TASK TO COMPLETE:
The answer must consist of every line from the entries that holds the word "inverter".

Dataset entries
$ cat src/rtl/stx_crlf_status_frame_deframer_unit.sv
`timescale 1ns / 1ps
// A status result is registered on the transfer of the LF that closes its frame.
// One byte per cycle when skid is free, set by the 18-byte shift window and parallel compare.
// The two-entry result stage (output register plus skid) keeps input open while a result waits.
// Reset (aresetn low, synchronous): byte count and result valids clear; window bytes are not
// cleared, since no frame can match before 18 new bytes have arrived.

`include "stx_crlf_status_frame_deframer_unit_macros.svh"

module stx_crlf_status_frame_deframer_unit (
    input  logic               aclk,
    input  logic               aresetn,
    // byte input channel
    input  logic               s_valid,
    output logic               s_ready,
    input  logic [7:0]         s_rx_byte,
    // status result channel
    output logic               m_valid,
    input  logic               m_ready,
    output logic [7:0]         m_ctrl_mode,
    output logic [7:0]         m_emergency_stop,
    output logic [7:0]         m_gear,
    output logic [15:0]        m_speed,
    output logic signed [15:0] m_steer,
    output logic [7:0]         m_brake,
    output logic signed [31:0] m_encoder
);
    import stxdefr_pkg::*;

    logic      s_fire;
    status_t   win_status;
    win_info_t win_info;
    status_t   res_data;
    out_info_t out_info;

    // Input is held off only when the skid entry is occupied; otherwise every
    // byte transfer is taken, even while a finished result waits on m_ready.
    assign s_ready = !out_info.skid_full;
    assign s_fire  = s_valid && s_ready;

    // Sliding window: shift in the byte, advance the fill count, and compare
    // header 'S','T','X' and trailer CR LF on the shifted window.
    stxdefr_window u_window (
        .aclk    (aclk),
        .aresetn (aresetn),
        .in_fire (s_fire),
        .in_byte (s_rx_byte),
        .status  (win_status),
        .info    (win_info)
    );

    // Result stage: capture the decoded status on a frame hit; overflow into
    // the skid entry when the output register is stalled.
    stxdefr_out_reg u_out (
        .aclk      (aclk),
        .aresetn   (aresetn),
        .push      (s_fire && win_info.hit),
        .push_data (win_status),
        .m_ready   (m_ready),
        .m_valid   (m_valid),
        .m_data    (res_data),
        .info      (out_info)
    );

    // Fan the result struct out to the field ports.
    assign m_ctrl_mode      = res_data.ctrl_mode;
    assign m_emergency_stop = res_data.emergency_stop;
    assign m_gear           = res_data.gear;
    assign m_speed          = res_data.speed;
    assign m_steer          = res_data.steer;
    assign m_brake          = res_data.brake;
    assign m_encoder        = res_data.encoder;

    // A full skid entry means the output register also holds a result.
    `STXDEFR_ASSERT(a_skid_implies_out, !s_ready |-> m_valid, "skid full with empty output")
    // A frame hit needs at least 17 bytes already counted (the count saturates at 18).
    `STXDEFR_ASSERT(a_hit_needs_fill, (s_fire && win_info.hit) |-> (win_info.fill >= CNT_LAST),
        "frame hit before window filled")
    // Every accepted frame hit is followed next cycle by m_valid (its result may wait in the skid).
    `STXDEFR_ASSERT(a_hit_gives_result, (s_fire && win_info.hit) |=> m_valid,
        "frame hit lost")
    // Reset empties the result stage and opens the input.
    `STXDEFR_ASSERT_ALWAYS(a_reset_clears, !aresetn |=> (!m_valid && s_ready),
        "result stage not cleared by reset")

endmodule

---

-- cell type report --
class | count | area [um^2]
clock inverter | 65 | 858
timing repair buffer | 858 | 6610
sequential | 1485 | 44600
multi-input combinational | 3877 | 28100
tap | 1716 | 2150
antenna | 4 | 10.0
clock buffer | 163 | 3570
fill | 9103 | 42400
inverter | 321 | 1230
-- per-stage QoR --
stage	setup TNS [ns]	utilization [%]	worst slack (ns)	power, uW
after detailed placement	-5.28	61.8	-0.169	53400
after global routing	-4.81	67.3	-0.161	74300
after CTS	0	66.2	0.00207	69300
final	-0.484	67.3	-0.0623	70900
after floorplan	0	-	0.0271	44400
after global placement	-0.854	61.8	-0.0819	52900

==

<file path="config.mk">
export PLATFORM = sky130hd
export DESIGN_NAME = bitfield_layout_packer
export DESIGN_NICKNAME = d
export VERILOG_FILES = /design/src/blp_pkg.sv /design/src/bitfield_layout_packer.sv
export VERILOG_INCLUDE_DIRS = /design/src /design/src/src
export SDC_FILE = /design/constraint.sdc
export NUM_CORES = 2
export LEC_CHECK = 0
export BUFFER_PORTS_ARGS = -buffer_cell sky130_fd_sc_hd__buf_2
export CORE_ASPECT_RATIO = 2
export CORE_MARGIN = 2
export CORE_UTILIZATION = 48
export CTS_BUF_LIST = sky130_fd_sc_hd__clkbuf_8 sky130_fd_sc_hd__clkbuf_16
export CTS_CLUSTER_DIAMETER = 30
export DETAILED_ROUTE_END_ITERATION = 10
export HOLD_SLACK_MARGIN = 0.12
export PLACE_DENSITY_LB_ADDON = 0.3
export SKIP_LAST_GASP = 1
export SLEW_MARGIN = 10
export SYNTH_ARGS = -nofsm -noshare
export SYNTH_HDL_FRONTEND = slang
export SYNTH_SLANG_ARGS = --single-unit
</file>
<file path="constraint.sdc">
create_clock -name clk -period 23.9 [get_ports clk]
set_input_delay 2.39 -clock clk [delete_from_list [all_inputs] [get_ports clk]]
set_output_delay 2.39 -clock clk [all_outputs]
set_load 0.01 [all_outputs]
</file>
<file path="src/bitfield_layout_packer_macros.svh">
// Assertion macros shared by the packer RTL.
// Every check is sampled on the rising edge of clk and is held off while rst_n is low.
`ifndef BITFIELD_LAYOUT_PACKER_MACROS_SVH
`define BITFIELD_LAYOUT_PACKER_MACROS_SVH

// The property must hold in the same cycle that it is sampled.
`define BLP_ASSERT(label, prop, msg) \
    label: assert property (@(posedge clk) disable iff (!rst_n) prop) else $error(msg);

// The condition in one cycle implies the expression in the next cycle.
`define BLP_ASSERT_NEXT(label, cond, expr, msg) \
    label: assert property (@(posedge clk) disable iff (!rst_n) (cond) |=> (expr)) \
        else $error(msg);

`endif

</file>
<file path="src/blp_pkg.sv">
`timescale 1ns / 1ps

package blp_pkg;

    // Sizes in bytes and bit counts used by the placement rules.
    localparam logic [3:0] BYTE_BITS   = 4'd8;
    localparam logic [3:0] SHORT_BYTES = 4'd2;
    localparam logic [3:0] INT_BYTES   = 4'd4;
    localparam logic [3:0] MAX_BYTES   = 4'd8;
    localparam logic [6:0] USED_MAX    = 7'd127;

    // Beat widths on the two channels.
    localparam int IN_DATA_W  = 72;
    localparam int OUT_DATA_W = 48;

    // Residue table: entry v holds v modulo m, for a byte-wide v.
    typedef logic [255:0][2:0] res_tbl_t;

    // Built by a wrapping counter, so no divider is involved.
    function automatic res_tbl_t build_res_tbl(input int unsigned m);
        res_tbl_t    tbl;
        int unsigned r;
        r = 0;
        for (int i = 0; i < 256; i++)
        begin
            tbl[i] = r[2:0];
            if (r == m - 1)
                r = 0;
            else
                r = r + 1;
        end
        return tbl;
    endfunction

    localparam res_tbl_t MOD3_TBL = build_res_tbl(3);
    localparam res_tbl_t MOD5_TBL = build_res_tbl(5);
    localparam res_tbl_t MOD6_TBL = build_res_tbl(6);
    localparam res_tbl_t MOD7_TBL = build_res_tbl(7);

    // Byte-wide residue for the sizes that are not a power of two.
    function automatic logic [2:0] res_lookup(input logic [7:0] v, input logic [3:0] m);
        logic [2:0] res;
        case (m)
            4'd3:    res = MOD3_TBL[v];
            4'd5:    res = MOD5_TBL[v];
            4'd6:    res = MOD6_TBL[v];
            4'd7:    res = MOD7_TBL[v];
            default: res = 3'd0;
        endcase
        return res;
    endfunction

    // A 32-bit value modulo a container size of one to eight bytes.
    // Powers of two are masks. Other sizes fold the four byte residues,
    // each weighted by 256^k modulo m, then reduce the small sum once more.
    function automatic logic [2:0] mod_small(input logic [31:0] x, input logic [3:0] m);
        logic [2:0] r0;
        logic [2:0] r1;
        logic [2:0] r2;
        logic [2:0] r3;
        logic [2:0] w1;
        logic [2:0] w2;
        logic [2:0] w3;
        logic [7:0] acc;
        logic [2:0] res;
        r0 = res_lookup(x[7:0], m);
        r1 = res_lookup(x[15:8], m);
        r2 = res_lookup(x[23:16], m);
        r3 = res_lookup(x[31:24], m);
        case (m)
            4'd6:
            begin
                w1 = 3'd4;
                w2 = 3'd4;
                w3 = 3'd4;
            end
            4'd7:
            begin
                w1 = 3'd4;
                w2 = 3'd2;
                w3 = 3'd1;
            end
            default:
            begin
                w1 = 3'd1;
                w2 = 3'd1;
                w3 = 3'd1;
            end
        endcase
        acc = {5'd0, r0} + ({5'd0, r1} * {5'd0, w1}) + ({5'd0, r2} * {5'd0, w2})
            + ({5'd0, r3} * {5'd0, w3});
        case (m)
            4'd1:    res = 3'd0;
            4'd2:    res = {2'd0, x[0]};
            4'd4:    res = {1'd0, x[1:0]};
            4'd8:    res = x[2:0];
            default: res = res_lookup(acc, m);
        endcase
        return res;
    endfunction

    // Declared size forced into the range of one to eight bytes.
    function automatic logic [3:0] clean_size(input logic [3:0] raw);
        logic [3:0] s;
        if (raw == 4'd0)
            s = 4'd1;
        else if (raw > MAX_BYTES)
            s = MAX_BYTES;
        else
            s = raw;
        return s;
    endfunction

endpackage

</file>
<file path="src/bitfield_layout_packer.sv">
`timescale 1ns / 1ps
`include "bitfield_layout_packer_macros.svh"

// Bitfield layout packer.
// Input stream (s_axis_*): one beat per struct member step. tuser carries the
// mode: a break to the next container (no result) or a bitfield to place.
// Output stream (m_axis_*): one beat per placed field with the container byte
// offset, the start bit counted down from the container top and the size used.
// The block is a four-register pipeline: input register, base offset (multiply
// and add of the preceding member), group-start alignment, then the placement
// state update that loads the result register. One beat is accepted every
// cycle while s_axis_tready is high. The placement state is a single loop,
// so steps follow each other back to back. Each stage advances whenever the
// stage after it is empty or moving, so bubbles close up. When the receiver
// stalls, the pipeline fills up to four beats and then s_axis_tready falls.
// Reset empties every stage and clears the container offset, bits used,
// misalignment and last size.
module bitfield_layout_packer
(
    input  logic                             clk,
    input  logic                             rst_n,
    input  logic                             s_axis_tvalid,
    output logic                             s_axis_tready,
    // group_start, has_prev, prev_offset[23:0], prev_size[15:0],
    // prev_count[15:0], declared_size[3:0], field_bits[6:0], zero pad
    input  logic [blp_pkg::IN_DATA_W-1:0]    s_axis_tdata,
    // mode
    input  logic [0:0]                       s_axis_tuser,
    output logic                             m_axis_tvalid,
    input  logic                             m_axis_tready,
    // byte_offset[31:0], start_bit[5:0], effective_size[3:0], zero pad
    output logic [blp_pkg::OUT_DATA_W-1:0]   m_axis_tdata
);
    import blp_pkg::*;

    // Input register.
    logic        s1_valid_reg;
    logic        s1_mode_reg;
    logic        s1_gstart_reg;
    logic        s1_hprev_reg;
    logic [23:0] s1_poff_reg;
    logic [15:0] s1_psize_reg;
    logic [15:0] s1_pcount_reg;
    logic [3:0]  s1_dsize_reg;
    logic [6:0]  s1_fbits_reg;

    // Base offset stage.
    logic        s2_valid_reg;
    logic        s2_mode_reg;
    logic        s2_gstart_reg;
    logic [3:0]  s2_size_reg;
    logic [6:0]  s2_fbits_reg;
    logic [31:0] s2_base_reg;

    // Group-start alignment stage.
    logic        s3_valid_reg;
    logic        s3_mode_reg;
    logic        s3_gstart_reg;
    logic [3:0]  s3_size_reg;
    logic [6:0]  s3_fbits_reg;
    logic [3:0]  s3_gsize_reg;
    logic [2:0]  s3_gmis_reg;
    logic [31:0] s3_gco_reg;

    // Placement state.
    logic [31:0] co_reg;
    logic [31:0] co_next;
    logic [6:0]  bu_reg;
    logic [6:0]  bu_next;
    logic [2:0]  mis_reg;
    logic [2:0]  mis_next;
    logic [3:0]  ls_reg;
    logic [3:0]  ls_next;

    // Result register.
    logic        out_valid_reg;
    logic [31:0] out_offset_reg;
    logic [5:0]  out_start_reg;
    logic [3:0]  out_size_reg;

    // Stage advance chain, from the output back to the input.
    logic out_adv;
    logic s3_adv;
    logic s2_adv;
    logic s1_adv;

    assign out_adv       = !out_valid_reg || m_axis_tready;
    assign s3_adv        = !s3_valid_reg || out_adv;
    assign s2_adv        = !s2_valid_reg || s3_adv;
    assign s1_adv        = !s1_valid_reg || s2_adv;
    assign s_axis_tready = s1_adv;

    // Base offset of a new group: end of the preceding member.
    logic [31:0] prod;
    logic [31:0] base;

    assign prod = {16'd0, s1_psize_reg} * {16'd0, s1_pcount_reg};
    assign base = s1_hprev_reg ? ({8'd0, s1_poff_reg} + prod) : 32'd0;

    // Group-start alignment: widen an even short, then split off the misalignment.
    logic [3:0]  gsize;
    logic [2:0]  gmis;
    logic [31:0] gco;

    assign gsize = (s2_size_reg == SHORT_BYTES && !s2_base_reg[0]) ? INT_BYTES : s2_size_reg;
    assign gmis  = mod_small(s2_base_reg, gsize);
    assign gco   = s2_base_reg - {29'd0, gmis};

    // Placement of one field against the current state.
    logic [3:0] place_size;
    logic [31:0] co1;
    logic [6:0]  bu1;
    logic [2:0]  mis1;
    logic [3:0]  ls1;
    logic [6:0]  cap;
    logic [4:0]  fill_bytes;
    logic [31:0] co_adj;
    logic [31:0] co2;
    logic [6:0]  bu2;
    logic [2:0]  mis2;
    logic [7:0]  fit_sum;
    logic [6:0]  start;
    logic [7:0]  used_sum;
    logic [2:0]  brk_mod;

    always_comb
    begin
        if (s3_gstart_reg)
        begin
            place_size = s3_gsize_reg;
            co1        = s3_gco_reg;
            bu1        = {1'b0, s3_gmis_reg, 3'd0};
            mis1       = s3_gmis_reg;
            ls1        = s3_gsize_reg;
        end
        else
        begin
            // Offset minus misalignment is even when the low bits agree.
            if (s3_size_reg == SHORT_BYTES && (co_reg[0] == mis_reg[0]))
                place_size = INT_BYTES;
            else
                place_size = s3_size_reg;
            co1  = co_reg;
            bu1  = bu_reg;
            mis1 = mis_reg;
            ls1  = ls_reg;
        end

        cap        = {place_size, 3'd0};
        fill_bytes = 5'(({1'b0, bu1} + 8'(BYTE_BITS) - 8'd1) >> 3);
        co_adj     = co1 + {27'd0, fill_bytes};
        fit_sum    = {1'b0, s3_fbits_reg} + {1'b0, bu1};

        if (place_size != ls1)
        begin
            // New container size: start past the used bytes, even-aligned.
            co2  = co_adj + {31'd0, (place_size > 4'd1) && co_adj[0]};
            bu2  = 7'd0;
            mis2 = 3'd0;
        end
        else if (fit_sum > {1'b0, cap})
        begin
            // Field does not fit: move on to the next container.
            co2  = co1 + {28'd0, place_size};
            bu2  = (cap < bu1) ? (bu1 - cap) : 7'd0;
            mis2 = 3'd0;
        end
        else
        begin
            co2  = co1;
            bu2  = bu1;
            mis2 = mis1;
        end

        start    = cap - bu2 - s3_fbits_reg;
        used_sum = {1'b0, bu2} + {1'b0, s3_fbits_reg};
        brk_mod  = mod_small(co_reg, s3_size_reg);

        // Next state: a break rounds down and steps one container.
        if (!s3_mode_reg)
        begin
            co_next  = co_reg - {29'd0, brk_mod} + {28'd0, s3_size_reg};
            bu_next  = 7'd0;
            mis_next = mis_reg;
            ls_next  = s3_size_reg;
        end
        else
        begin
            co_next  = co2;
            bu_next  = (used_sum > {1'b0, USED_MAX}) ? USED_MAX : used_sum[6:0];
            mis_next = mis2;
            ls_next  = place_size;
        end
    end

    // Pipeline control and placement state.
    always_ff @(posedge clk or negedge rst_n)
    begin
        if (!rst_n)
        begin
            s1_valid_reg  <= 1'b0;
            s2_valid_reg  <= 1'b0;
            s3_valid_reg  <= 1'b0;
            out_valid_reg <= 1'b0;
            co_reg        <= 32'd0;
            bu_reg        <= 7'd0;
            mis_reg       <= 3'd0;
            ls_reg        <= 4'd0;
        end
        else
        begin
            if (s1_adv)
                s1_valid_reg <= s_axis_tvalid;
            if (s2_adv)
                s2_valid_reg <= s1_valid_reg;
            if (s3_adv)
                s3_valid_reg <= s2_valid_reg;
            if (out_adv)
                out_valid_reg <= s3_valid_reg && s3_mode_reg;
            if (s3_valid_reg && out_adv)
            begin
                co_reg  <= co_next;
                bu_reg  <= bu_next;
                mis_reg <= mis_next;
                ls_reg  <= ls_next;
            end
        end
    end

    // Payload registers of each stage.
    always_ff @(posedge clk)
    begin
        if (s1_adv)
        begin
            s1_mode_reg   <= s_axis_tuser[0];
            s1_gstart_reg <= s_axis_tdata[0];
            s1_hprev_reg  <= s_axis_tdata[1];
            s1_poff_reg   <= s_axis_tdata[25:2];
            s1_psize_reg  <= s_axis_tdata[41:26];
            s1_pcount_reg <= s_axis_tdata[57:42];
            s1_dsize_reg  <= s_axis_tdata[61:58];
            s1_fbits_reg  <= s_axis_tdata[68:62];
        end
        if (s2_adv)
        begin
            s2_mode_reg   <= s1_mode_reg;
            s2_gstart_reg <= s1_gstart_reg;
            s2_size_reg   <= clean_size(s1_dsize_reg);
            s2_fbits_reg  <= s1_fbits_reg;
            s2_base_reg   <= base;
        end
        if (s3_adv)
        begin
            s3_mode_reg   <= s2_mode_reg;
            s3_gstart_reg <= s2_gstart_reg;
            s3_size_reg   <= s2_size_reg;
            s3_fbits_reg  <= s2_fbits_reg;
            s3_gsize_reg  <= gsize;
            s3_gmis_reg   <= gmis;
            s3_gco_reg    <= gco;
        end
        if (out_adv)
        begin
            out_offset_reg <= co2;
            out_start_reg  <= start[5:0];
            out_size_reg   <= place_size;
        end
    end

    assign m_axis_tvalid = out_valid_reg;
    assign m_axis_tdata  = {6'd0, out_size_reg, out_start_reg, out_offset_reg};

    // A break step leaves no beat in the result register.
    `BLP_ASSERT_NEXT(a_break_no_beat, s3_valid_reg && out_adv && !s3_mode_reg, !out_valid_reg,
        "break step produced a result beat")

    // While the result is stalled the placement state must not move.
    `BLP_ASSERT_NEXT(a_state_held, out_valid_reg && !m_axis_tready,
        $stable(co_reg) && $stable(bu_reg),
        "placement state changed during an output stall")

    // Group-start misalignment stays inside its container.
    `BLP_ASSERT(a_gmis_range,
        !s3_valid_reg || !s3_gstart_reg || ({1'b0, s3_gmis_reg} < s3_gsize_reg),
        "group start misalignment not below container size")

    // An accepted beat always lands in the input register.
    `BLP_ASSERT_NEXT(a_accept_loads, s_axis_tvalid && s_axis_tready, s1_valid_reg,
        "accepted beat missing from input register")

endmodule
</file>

WRITTEN SOLUTION:
clock inverter | 65 | 858
inverter | 321 | 1230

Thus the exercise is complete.